The country’s fiercest political rivals and one time allies, the Democratic Alliance (DA) and the New National Party (NNP) on Friday used poll results to claim superiority over each other in the Western Cape and KwaZulu-Natal provinces.
The Markinor polls found the African National Congress (ANC) had 34% support in the Western Cape, followed by the DA with 22% and the NNP with 16%.
In KwaZulu-Natal, the ANC had 38% support, the DA eight percent, and the IFP 25%.
According to the polls, an ANC-NNP coalition would win the most support if elections were to be held in the Western Cape and KwaZulu-Natal now, but would not secure an absolute majority in either province.
Reacting to these polls, DA federal council chairman James Selfe said the polls confirmed his party’s positive trend and the NNP’s collapse.
”The NNP is now smaller than the DA in every single province, including the Western Cape and the Northern Cape… It must be humiliating indeed for the NNP to hold the premiership when it is only the third biggest party in the Western Cape — the only province in the country where the NNP reaches double figures,” he said.
Selfe claimed the NNP’s support in the Western Cape had more than halved from 38% in 1999 to a mere 16%, while in the Northern Cape the party had shed more than three quarters of their support — from 24,7% to six percent.
”The DA, on the other hand, has fulfilled its aim of consolidating the opposition: it commands more than double the support the DP received in the Northern Cape in 1999, and nearly double that received in the Western Cape,” he said.
In the light of pending floor-crossing legislation, the DA has called for elections in the Western Cape and KwaZulu-Natal to settle a dispute regarding a mandate to govern.
The NNP’s Daryl Swanepoel said the poll confirmed that the DA was in sharp decline while the NNP was on a strong upward trend.

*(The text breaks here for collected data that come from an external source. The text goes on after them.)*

File: src/rtl/counter_address_seq.sv
// counter_address_seq: programmable start/stop/stride address sweep with saturate or wrap termination.
module counter_address_seq #(
  parameter int Width   = 8,
  parameter int DefStop = 92,
  parameter int DefStep = 1
) (
  input  logic             clk_i,
  input  logic             rst_i,
  input  logic [1:0]       opc_i,
  input  logic             cfg_we_i,
  input  logic [Width-1:0] start_i,
  input  logic [Width-1:0] stop_i,
  input  logic [Width-1:0] step_i,
  input  logic             dir_i,
  input  logic             wrap_en_i,
  output logic [Width-1:0] count_o,
  output logic             flag_o,
  output logic             done_o,
  output logic             wrap_o,
  output logic             busy_o,
  output logic             cfg_err_o
);
  typedef enum logic [1:0] {IDLE, RUN, DONE} state_e;
  state_e state_q, state_d;
  logic [Width-1:0] count_q, count_d, start_q, start_d, stop_q, stop_d, step_q, step_d;
  logic dir_q, dir_d, wrap_en_q, wrap_en_d, done_q, done_d, wrap_q, wrap_d, err_q, err_d;
  logic cfg_ok, reach;
  logic [Width:0] nxt;
  assign cfg_ok = cfg_we_i && state_q == IDLE;
  // One extra bit catches both carry-out (up) and borrow (down) as crossing.
  assign nxt = dir_q ? {1'b0, count_q} - {1'b0, step_q} : {1'b0, count_q} + {1'b0, step_q};
  assign reach = dir_q ? (nxt[Width] || nxt[Width-1:0] <= stop_q) : (nxt >= {1'b0, stop_q});
  always_ff @(posedge clk_i) begin
    if (!rst_i) begin
      state_q   <= IDLE;
      count_q   <= '0;
      start_q   <= '0;
      stop_q    <= Width'(DefStop);
      step_q    <= Width'(DefStep);
      dir_q     <= 1'b0;
      wrap_en_q <= 1'b0;
      done_q    <= 1'b0;
      wrap_q    <= 1'b0;
      err_q     <= 1'b0;
    end else begin
      state_q   <= state_d;
      count_q   <= count_d;
      start_q   <= start_d;
      stop_q    <= stop_d;
      step_q    <= step_d;
      dir_q     <= dir_d;
      wrap_en_q <= wrap_en_d;
      done_q    <= done_d;
      wrap_q    <= wrap_d;
      err_q     <= err_d;
    end
  end
  always_comb begin
    state_d   = state_q;
    count_d   = count_q;
    start_d   = start_q;
    stop_d    = stop_q;
    step_d    = step_q;
    dir_d     = dir_q;
    wrap_en_d = wrap_en_q;
    err_d     = err_q;
    done_d    = 1'b0;
    wrap_d    = 1'b0;
    if (cfg_ok) begin
      start_d   = start_i;
      stop_d    = stop_i;
      step_d    = step_i;
      dir_d     = dir_i;
      wrap_en_d = wrap_en_i;
      count_d   = start_i;
      err_d     = step_i == '0 || (dir_i ? stop_i > start_i : stop_i < start_i);
    end else if (opc_i[1] == opc_i[0]) begin
      count_d = start_q;
      state_d = IDLE;
    end else if (opc_i == 2'b10 && (state_q == RUN || (state_q == IDLE && !err_q))) begin
      state_d = RUN;
      if (!reach) count_d = nxt[Width-1:0];
      else if (wrap_en_q) begin
        count_d = start_q;
        wrap_d  = 1'b1;
      end else begin
        count_d = stop_q;
        state_d = DONE;
        done_d  = 1'b1;
      end
    end
  end
  always_comb begin
    count_o   = count_q;
    flag_o    = count_q == stop_q;
    done_o    = done_q;
    wrap_o    = wrap_q;
    busy_o    = state_q == RUN;
    cfg_err_o = err_q;
  end
endmodule

File: config.mk
export PLATFORM = sky130hd
export DESIGN_NAME = counter_address_seq
export DESIGN_NICKNAME = d
export VERILOG_FILES = /design/src/rtl/counter_address_seq.sv
export SDC_FILE = /design/constraint.sdc
export NUM_CORES = 1
export LEC_CHECK = 0
export ABC_AREA = 1
export BUFFER_PORTS_ARGS = -buffer_cell sky130_fd_sc_hd__buf_4
export CELL_PAD_IN_SITES_DETAIL_PLACEMENT = 2
export CELL_PAD_IN_SITES_GLOBAL_PLACEMENT = 2
export CORE_MARGIN = 3
export CORE_UTILIZATION = 32
export CTS_BUF_LIST = sky130_fd_sc_hd__clkbuf_16
export DETAILED_ROUTE_END_ITERATION = 8
export PLACE_DENSITY = 0.83
export RECOVER_POWER = 100
export SETUP_SLACK_MARGIN = 0.02
export SKIP_LAST_GASP = 1
export SLEW_MARGIN = 5
export SYNTH_ARGS = -nofsm -noshare
export SYNTH_HDL_FRONTEND = slang
export SYNTH_SLANG_ARGS = --single-unit
File: constraint.sdc
create_clock -name clk_i -period 3.93 [get_ports clk_i]
set_input_delay 0.5895 -clock clk_i [delete_from_list [all_inputs] [get_ports clk_i]]
set_output_delay 0.5895 -clock clk_i [all_outputs]
set_load 0.05 [all_outputs]
After elaboration in Yosys (flattened, before gate mapping)
Cells that the tools add are included.
{"block": "totals", "reg_bits": 39, "inputBits": 31, "wordCells": 51}
{"block": "op_classes", "mux": 14, "bitwise": 4, "n_addsub": 2, "magnitude_cmp": 4, "n_eq_ne": 4, "n_reduce_logical": 13}
{"op": "2-to-1 mux 8 bit", "n": 5}
{"op": "adder 8 x 8 -> 9 bit", "n": 1}
{"op": "greater-or-equal comparator 9 x 8 -> 1 bit", "n": 1}
{"op": "2-to-1 mux 9 bit", "n": 1}
{"op": "subtractor 8 x 8 -> 9 bit", "n": 1}
{"op": "equality test 8 bit", "n": 1}
{"op": "greater-than comparator 8 bit", "n": 1}
{"op": "<= comparator 8 bit", "n": 1}
{"op": "logical NOT 8 bit", "n": 1}
{"op": "< comparator 8 bit", "n": 1}
{"op": "2-to-1 mux 2 bit", "n": 4}
{"op": "OR reduction 5 bit", "n": 1}
{"op": "2-to-1 mux 1 bit", "n": 4}
{"op": "inverter 1 bit", "n": 4}
{"op": "logical AND 1 bit", "n": 3}
{"op": "logical OR 1 bit", "n": 3}
{"op": "nonzero test 3 bit", "n": 1}
{"op": "equality test 2 x 1 -> 1 bit, second input constant", "n": 1}
{"op": "equality test 2 bit, second input constant", "n": 1}
{"op": "logical NOT 2 bit", "n": 1}
{"op": "AND reduction 2 bit", "n": 1}
{"op": "nonzero test 2 bit", "n": 1}
{"op": "equality test 1 bit", "n": 1}
{"op": "logical NOT 1 bit", "n": 1}

Longest topological paths before layout
Gate-level depths: netlist of the first run.
{"block": "logic_depth", "word_depth": 9, "mapped_depth": 26, "ltp_nobuf": 26}

Worst setup path before layout of the first run
Ideal clock, no wire load.
{"block": "synth_path", "path_kind": "register to register", "from": "reg step_q[0]", "to": "reg count_q[6] (netlist: count_o[6])", "path_buffers": 0, "setup_ps": 122, "synth_period_minus_slack_ps": 3280, "setup_slack_ps": 650, "arrival_ps": 3158, "stages_incl_launch_ff": 24, "path_cell_list": "dfxtp_1 -> inv_1 -> ha_1 -> inv_1 -> nor2_4 -> nand2_2 -> o21ai_0 -> xor2_1 -> inv_1 -> ha_1 -> a21oi_1 -> and2_1 -> nand2_1 -> xor2_1 -> ha_1 -> a21o_1 -> nor2_1 -> nand2_1 -> a21oi_1 -> nand4_4 -> nand2_1 -> nand3_1 -> nand2_1 -> a21oi_2"}
{"block": "synth_via", "elab_chain_cells": 9}
{"element": "start, declared", "line": "25", "rtl": "logic [Width-1:0] count_q, count_d, start_q, start_d, stop_q, stop_d, step_q, step_d;"}
{"element": "start signal, assigned", "line": "39", "rtl": "step_q <= Width'(DefStep);"}
{"element": "start signal, assigned", "line": "50", "rtl": "step_q <= step_d;"}
{"element": "adder 8 x 8 -> 9 bit / subtractor 8 x 8 -> 9 bit (equally long branches)", "line": "31", "rtl": "assign nxt = dir_q ? {1'b0, count_q} - {1'b0, step_q} : {1'b0, count_q} + {1'b0, step_q};"}
{"element": "2-to-1 mux 9 bit *", "line": "31"}
{"element": "<= comparator 8 bit", "line": "32", "rtl": "assign reach = dir_q ? (nxt[Width] || nxt[Width-1:0] <= stop_q) : (nxt >= {1'b0, stop_q});"}
{"element": "logical OR 1 bit", "line": "32"}
{"element": "2-to-1 mux 1 bit", "line": "32"}
{"element": "2-to-1 mux 8 bit *", "line": "82", "rtl": "if (!reach) count_d = nxt[Width-1:0];"}
{"element": "2-to-1 mux 8 bit *", "line": "80", "rtl": "end else if (opc_i == 2'b10 && (state_q == RUN || (state_q == IDLE && !err_q))) begin"}
{"element": "2-to-1 mux 8 bit *", "line": "77", "rtl": "end else if (opc_i[1] == opc_i[0]) begin"}
{"element": "2-to-1 mux 8 bit *", "line": "69", "rtl": "if (cfg_ok) begin"}
{"element": "end signal, assigned", "line": "47", "rtl": "count_q <= count_d;"}
{"element": "end, declared", "line": "25"}
Every way passes the cells marked *; elsewhere a longest branch is shown, timed or not. The select of a mux whose other input is x is not followed.
A chain may end at the register's enable or synchronous reset.

Worst setup path after layout of the first run
{"block": "layout_path", "from": "reg step_q[0]", "to": "reg count_q[2] (netlist: count_o[2])"}
Same word-level chain as after synthesis.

”This trend must surely deepen the crisis that the DA is in. Its outright win in the Western Cape in December has been reduced to a mere 22%,” he said.

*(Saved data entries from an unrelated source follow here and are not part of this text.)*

File: config.mk
export PLATFORM = sky130hd
export DESIGN_NAME = rsa_modexp
export DESIGN_NICKNAME = d
export VERILOG_FILES = /design/src/rtl/rsa_modexp.sv
export SDC_FILE = /design/constraint.sdc
export NUM_CORES = 2
export LEC_CHECK = 0
export ABC_AREA = 1
export CORE_MARGIN = 3
export CORE_UTILIZATION = 50
export DETAILED_ROUTE_END_ITERATION = 10
export PLACE_DENSITY_LB_ADDON = 0.2
export SLEW_MARGIN = 20
export SYNTH_ARGS = -nofsm -noshare
export SYNTH_HDL_FRONTEND = slang
export SYNTH_SLANG_ARGS = --single-unit
File: constraint.sdc
create_clock -name clk -period 16.9 [get_ports clk]
set_input_delay 1.69 -clock clk [delete_from_list [all_inputs] [get_ports clk]]
set_output_delay 1.69 -clock clk [all_outputs]
set_load 0.02 [all_outputs]
File: src/rtl/rsa_modexp.sv
// Sequential modular exponentiation: result = base^exponent mod modulus, right-to-left
// square-and-multiply over a bit-serial shift-add modmul. Optional macro: RSA_MODEXP_CYCLE_COUNT_EN.
module rsa_modexp #(
    parameter int WIDTH = 64
) (
    input  logic             clk,
    input  logic             reset,
    input  logic             start_compute,
    input  logic [WIDTH-1:0] base,
    input  logic [WIDTH-1:0] exponent,
    input  logic [WIDTH-1:0] modulus,
    output logic [WIDTH-1:0] result,
    output logic             done_compute,
    output logic             busy,
    output logic             error
`ifdef RSA_MODEXP_CYCLE_COUNT_EN
    ,
    output logic [31:0]      cycle_count
`endif
);

    localparam int CW = (WIDTH > 1) ? $clog2(WIDTH) : 1;

    typedef enum logic [2:0] {
        S_IDLE, S_LOAD, S_REDUCE, S_CHECK, S_MUL_RES, S_MUL_SQR, S_DONE
    } state_t;

    state_t           state, state_nxt;
    logic [WIDTH-1:0] n_q, ex_q, b_q, acc_q, y_q;
    logic [WIDTH:0]   r_q;
    logic [CW-1:0]    cnt_q;

    logic [WIDTH-1:0] x_sel;
    logic [WIDTH:0]   r_dbl, r_dbl_red, r_add, r_add_red, r_next;
    logic             mm_last;

    // One modmul step: r = 2r mod n, then (+x mod n) when the scanned multiplier bit is set.
    always_comb begin
        x_sel = (state == S_MUL_RES) ? acc_q :
                (state == S_MUL_SQR) ? b_q   : WIDTH'(1);
        r_dbl     = {r_q[WIDTH-1:0], 1'b0};
        r_dbl_red = (r_dbl >= {1'b0, n_q}) ? r_dbl - {1'b0, n_q} : r_dbl;
        r_add     = r_dbl_red + {1'b0, x_sel};
        r_add_red = (r_add >= {1'b0, n_q}) ? r_add - {1'b0, n_q} : r_add;
        r_next    = y_q[WIDTH-1] ? r_add_red : r_dbl_red;
        mm_last   = (cnt_q == CW'(WIDTH - 1));
    end

    // NOTE: sequential state uses non-blocking assignments so every register samples pre-edge values.
    always_ff @(posedge clk or posedge reset) begin
        if (reset) state <= S_IDLE;
        else       state <= state_nxt;
    end

    // NOTE: every output of this block gets a default first, so no path can infer a latch.
    always_comb begin
        state_nxt = state;
        case (state)
            S_IDLE:    if (start_compute) state_nxt = S_LOAD;
            S_LOAD:    state_nxt = (n_q < WIDTH'(2)) ? S_DONE : S_REDUCE;
            S_REDUCE:  if (mm_last) state_nxt = S_CHECK;
            S_CHECK: begin
                if (ex_q == '0)   state_nxt = S_DONE;
                else if (ex_q[0]) state_nxt = S_MUL_RES;
                else              state_nxt = S_MUL_SQR;
            end
            S_MUL_RES: if (mm_last) state_nxt = S_MUL_SQR;
            S_MUL_SQR: if (mm_last) state_nxt = S_CHECK;
            S_DONE:    if (!start_compute) state_nxt = S_IDLE;
            default:   state_nxt = S_IDLE;
        endcase
    end

    assign busy         = (state != S_IDLE) && (state != S_DONE);
    assign done_compute = (state == S_DONE);

    always_ff @(posedge clk or posedge reset) begin
        if (reset) begin
            n_q    <= '0;
            ex_q   <= '0;
            b_q    <= '0;
            acc_q  <= '0;
            y_q    <= '0;
            r_q    <= '0;
            cnt_q  <= '0;
            result <= '0;
            error  <= 1'b0;
        end else begin
            case (state)
                S_IDLE: if (start_compute) begin
                    n_q   <= modulus;
                    ex_q  <= exponent;
                    y_q   <= base;
                    r_q   <= '0;
                    cnt_q <= '0;
                end
                S_LOAD: begin
                    error  <= (n_q < WIDTH'(2));
                    result <= '0;
                    acc_q  <= WIDTH'(1);
                end
                S_CHECK: begin
                    if (ex_q == '0) result <= acc_q;
                    y_q   <= b_q;
                    r_q   <= '0;
                    cnt_q <= '0;
                end
                S_REDUCE, S_MUL_RES, S_MUL_SQR: begin
                    r_q   <= r_next;
                    y_q   <= y_q << 1;
                    cnt_q <= cnt_q + CW'(1);
                    if (mm_last) begin
                        r_q   <= '0;
                        cnt_q <= '0;
                        case (state)
                            S_REDUCE:  b_q <= r_next[WIDTH-1:0];
                            S_MUL_RES: begin
                                acc_q <= r_next[WIDTH-1:0];
                                y_q   <= b_q;
                            end
                            default: begin
                                b_q  <= r_next[WIDTH-1:0];
                                ex_q <= ex_q >> 1;
                            end
                        endcase
                    end
                end
                default: ;
            endcase
        end
    end

`ifdef RSA_MODEXP_CYCLE_COUNT_EN
    always_ff @(posedge clk or posedge reset) begin
        if (reset)                           cycle_count <= '0;
        else if (state == S_LOAD)            cycle_count <= '0;
        else if (busy && (cycle_count != '1)) cycle_count <= cycle_count + 32'd1;
    end
`endif

endmodule

# Word level (Yosys, flattened, before mapping)
# Index checks and enable logic that the tools add are counted.
[op_classes]
bitwise = 1
addsub = 4
n_eq_ne = 16
reduce_logical = 18
n_mux = 32
magnitude_cmp = 3
[ops]
columns = ["op", "n"]
rows = [
  ["$mux W64", 15],
  ["$pmux W64 S2", 3],
  ["$pmux W64 S3", 2],
  ["$ge A65 B64 Y1", 2],
  ["$add A65 B64 Y65", 1],
  ["$mux W65", 1],
  ["$sub A65 B64 Y65", 1],
  ["$logic_not A64 Y1", 1],
  ["$lt A64 B2 Y1 const B", 1],
  ["$sub A64 B64 Y64", 1],
  ["$pmux W3 S6", 1],
  ["$pmux W6 S3", 1],
  ["$mux W3", 5],
  ["$ne A2 B2 Y1 const B", 7],
  ["$mux W6", 2],
  ["$eq A3 B3 Y1 const B", 3],
  ["$reduce_and A4 Y1", 2],
  ["$add A6 B1 Y6 const B", 1],
  ["$eq A3 B2 Y1 const B", 2],
  ["$eq A6 B6 Y1 const B", 1],
  ["$reduce_and A2 Y1", 3],
  ["$reduce_and A3 Y1", 2],
  ["$reduce_bool A2 Y1", 3],
  ["$reduce_bool A3 Y1", 2],
  ["other kinds (10)", 11],
]
[totals]
inputBits = 195
out_inout_bits = 67
word_cells = 84
regBits = 458

# Logic depth before layout (Yosys ltp)
[depth]
word_depth = 10
depth_mapped = 54
mapped_depth_nobuf = 50

# Least setup slack after synthesis
# OpenSTA, ideal clock, no wires.
[synth_path]
path_kind = "register to register"
start = "register n_q[1]"
end = "register b_q[9]"
path_slack_ns = 11.322
setup_time_ns = 0.130
stages_incl_launch_ff = 45
path_buffers = 4
t_arrival_ns = 5.448
path_cell_list = "dfrtp_1 -> inv_1 -> ha_1 -> nand2_1 -> nor2_1 -> nand3_1 -> nand3_2 -> nand2_1 -> nand2_2 -> nand2_1 -> nand3_2 -> nand2_2 -> nand2_4 -> inv_2 -> buf_6 -> buf_6 -> nor2_1 -> ha_1 -> [9 not listed] -> o211ai_1 -> xor2_1 -> ha_1 -> nand2_1 -> nor2_1 -> inv_1 -> nor2_1 -> inv_1 -> nor4_1 -> nand2_1 -> nand2_1 -> nand2_1 -> buf_2 -> buf_2 -> nand4_1 -> nand3_1 -> nand3_1 -> o21ai_1"
[synth_between]
elab_chain_cells = 6
word_cells_on_any_way = 8
[synth_rtl]
columns = ["element", "line", "rtl"]
rows = [
  ["from (decl)", "29", "logic [WIDTH-1:0] n_q, ex_q, b_q, acc_q, y_q;"],
  ["from (signal assigned)", "91", "n_q <= modulus;"],
  ["$sub A65 B64 Y65 / $ge A65 B64 Y1 (equally long branches)", "42", "r_dbl_red = (r_dbl >= {1'b0, n_q}) ? r_dbl - {1'b0, n_q} : r_dbl;"],
  ["$mux W65", "42", ""],
  ["$add A65 B64 Y65", "43", "r_add = r_dbl_red + {1'b0, x_sel};"],
  ["$sub A64 B64 Y64 / $ge A65 B64 Y1 (equally long branches)", "44", "r_add_red = (r_add >= {1'b0, n_q}) ? r_add - {1'b0, n_q} : r_add;"],
  ["$mux W64", "44", ""],
  ["$mux W64 *", "45", "r_next = y_q[WIDTH-1] ? r_add_red : r_dbl_red;"],
  ["to (signal assigned)", "116", "S_REDUCE: b_q <= r_next[WIDTH-1:0];"],
  ["to (signal assigned)", "122", "b_q <= r_next[WIDTH-1:0];"],
  ["to (decl)", "29", ""],
]
# Every way passes the cells marked *; elsewhere a longest branch is shown, timed or not.
# A chain may end at the register's enable or synchronous reset.

# Worst setup path after layout
[layout_path]
start = "register n_q[14]"
end = "register r_q[6]"
[layout_between]
elab_chain_cells = 8
word_cells_on_any_way = 10
[layout_rtl]
columns = ["element", "line", "rtl"]
rows = [
  ["$sub A65 B64 Y65 / $ge A65 B64 Y1 (equally long branches)", "42", ""],
  ["$mux W65", "42", ""],
  ["$add A65 B64 Y65", "43", ""],
  ["$ge A65 B64 Y1 / $sub A64 B64 Y64 (equally long branches)", "44", ""],
  ["$mux W64", "44", ""],
  ["$mux W64 *", "45", ""],
  ["$mux W64 *", "112", "if (mm_last) begin"],
  ["$pmux W64 S3 *", "89", "case (state)"],
  ["to (signal assigned)", "109", "r_q <= r_next;"],
  ["to (decl)", "30", "logic [WIDTH:0] r_q;"],
]
# Marks and branches as above.

==> impl_metrics.env <==
export IMPL_final_nets=6100
export IMPL_cts_hold_buffers=0
export IMPL_p_per_area_nw_per_um2=243
export IMPL_seq_area_frac_synth=0.312
export IMPL_synthDominantCellAreaShare=0.312
export IMPL_max_clock_freq_mhz=99.3
export IMPL_drive_above_1_share=0.0381
export IMPL_antenna_found_initial=9
export IMPL_critical_path_class="reg2reg"
export IMPL_cp_slowest_cell="xor2_1"
export IMPL_cpPeakStageDelay_ns=0.74
export IMPL_cts_resized=0
export IMPL_path_clk_slew_ns=0.06
export IMPL_synth_cell_area_um2=36700
export IMPL_finalSetupViolCount=0
export IMPL_cts_buffers_inserted=53
export IMPL_drt_initial_drc_count=5213
export IMPL_synth_seq_cells=458
export IMPL_clockBufferDepth=3
export IMPL_endpoint_kind="flop"
export IMPL_gp_congestion=1.08
export IMPL_rsz0062_at_grt="false"
export IMPL_yosysWarnings=0
export IMPL_synth_area_per_cell_um2=6.59
export IMPL_grt_usage=0.409
export IMPL_placed_area_um2=39900
export IMPL_rows=98
export IMPL_cp_data_required_time_ns=17.35
export IMPL_grt_pass1_wl_mm=238
export IMPL_dieHeight_um=277
export IMPL_postCtsSetupBuffers=0
export IMPL_tns_ns=0
export IMPL_vias=40300
export IMPL_slew_viol_final=0
export IMPL_clock_sinks=458
export IMPL_synth_nets=5962
export IMPL_core_um2=72100
export IMPL_wirelength_mm=163
export IMPL_critPathMostFrequentCell="nand2_1"
export IMPL_skew_ns=0.0297
export IMPL_start_util=0.509
export IMPL_hpwl_mm=131
export IMPL_cts_root_buffer="clkbuf_16"
export IMPL_tightest_slew_ns=1.08
export IMPL_syn_to_final_growth_pct=13.9
export IMPL_postLayoutCellArea_um2=41800
export IMPL_hold_path_class="reg2reg"
export IMPL_yosysTopAreaCell="dfrtp_1"
export IMPL_syn_instance_count=5571
export IMPL_timing_hold_violations_final=0
export IMPL_worstPathArrival_ns=10.52
export IMPL_multi_input_area_um2=21500
export IMPL_drc_errors=0
export IMPL_gr_total_overflow=0
export IMPL_relSlewSlack=0.278
export IMPL_drtPass1Iterations=7
export IMPL_seqCellArea_um2=11500
export IMPL_wire_per_inst_um=24.3
export IMPL_cp_max_fo=84
export IMPL_io_pins=262
export IMPL_grt_max_degree=130
export IMPL_drtAntennaViolNets=0
export IMPL_cts_tree="yes"
export IMPL_irDropWorstVdd_mv=0.226
export IMPL_fin_crit_sh=0.596
export IMPL_start_kind="flop"
export IMPL_die_area_um2=76700
export IMPL_status="completed"
export IMPL_min_period_ns=10.07
export IMPL_fillers=7058
export IMPL_synth_distinct_cells=50
export IMPL_clk_latency_ns=0.62
export IMPL_leakagePower_nw=19.8
export IMPL_viasPerCell=6.02
export IMPL_cap_viol_max_count=0
export IMPL_grt_pass1_vias=37800
export IMPL_htree_num_levels=2
export IMPL_portBuffers=261
export IMPL_die_w_um=277
export IMPL_synthTopCellsByArea="dfrtp_1 (31%), nand2_1 (12%), inv_1 (7.7%)"
==> kinds of logic after synthesis <==
logic type | count (synthesis) | share of synthesized area
buf+inv | 980 | 0.105
simple gates | 2696 | 0.314
compound gates | 1101 | 0.168
flops | 458 | 0.312
fa+ha+maj | 196 | 0.0674
xor+xnor | 140 | 0.0334
==> cells in the final DEF (no fill, tap or decap), types with 106 or more instances in the layout <==
cell and count:
nand2_1 1201, clkdlybuf4s50_1 261, o21ai_0 331, nand3_1 522
a21oi_1 341, inv_1 746, nand4_1 110, ha_1 193
nor2_1 686, dfrtp_1 457, o21ai_1 106
==> cells in the mapped netlist (all sizes together) <==
cell type,n
a211o,2
a211oi,2
a21boi,11
a21o,29
a21oi,341
a22o,1
a31oi,72
a32o,1
and2,2
and3,3
buf,69
clkbuf,142
clkinv,2
dfrtp,458
fa,3
ha,193
inv,767
nand2,1216
nand3,545
nand3b,13
nand4,110
nor2,696
nor3,34
nor4,33
o2111a,1
o2111ai,2
o211a,2
o211ai,79
o21a,12
o21ai,437
o21bai,41
o22ai,65
o31ai,2
o41ai,1
or2,44
xnor2,53
xor2,87
==> per-stage QoR <==
step                      instances  utilization  setup WS (ns)  hold WS (ns)  power [mW]
after floorplan                5571            -           2.44         0.444        6.07
after global placement         6604        0.553           7.24         0.458        8.47
after detailed placement       6604        0.553           7.28         0.463        8.49
after CTS                      6702        0.579           7.24         0.470        9.78
after global routing           6702        0.579           6.39         0.499        10.7
final                          6704        0.579           6.83         0.468        10.2
==> state kept, by name (all words and copies together), names as in the netlist <==
name	flops
acc_q	64
b_q	64
cnt_q	6
error	1
ex_q	64
n_q	64
r_q	64
result	64
state	3
y_q	64
==> critical path: cells and delay by family (launching register included) <==
family | cells | cell delay [ns]
flops | 1 | 0.34
buf+inv | 5 | 1.89
compound gates | 9 | 2.25
fa+ha+maj | 3 | 1.40
simple gates | 23 | 3.17
xor+xnor | 1 | 0.74
==> power by group <==
group	internal (mW)	switching, mW	leakage [nW]
clock network	0.757	0.504	0.923
logic	1.93	5.39	13.1
registers	1.41	0.164	5.83
==> path summary, 6_finish.rpt <==
kind                          start  endpoint  slack, ns  depth (start not counted)
setup / recovery            n_q[14]    r_q[6]       6.83                         41
hold / removal             cnt_q[3]  cnt_q[3]       0.47                          1
setup reg to reg            n_q[14]    r_q[6]       6.83                         41
hold reg to reg            cnt_q[3]  cnt_q[3]       0.47                          1
max in group asynchronous     reset   b_q[12]      12.88                          4
min in group asynchronous     reset    y_q[4]       1.59                          2
==> final cells by class <==
| type | instances | area share |
|---|---|---|
| repair buffers | 294 | 0.0686 |
| multi-input cells | 4133 | 0.514 |
| flip-flops and latches | 458 | 0.274 |
| clock inverters | 23 | 0.00824 |
| inverters | 769 | 0.0695 |
| clock buffers | 75 | 0.0369 |
| diodes | 2 | 0.000120 |
| well taps | 950 | 0.0285 |
==> per-layer routing <==
metal,global-route usage,up-vias,wire [um]
li1,-,18700,-
met1,0.575,18900,67900
met2,0.591,2420,66600
met3,0.126,313,21300
met4,0.147,10,6850
met5,0,-,61
Power figures use the tool's default switching activity.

Swanepoel said that considering the poll was conducted before the Harksen funding scandal and the poor leadership of the DA regarding former premier Gerald Morkel, the DA’s position today was certainly far worse than indicated by the poll.
”The NNP, on the other hand is increasingly improving its support and as the message of hope and the advantages of co-operative governance between itself and the ANC are conveyed, the NNP is confident that it will consolidate its support and grow further,” he said.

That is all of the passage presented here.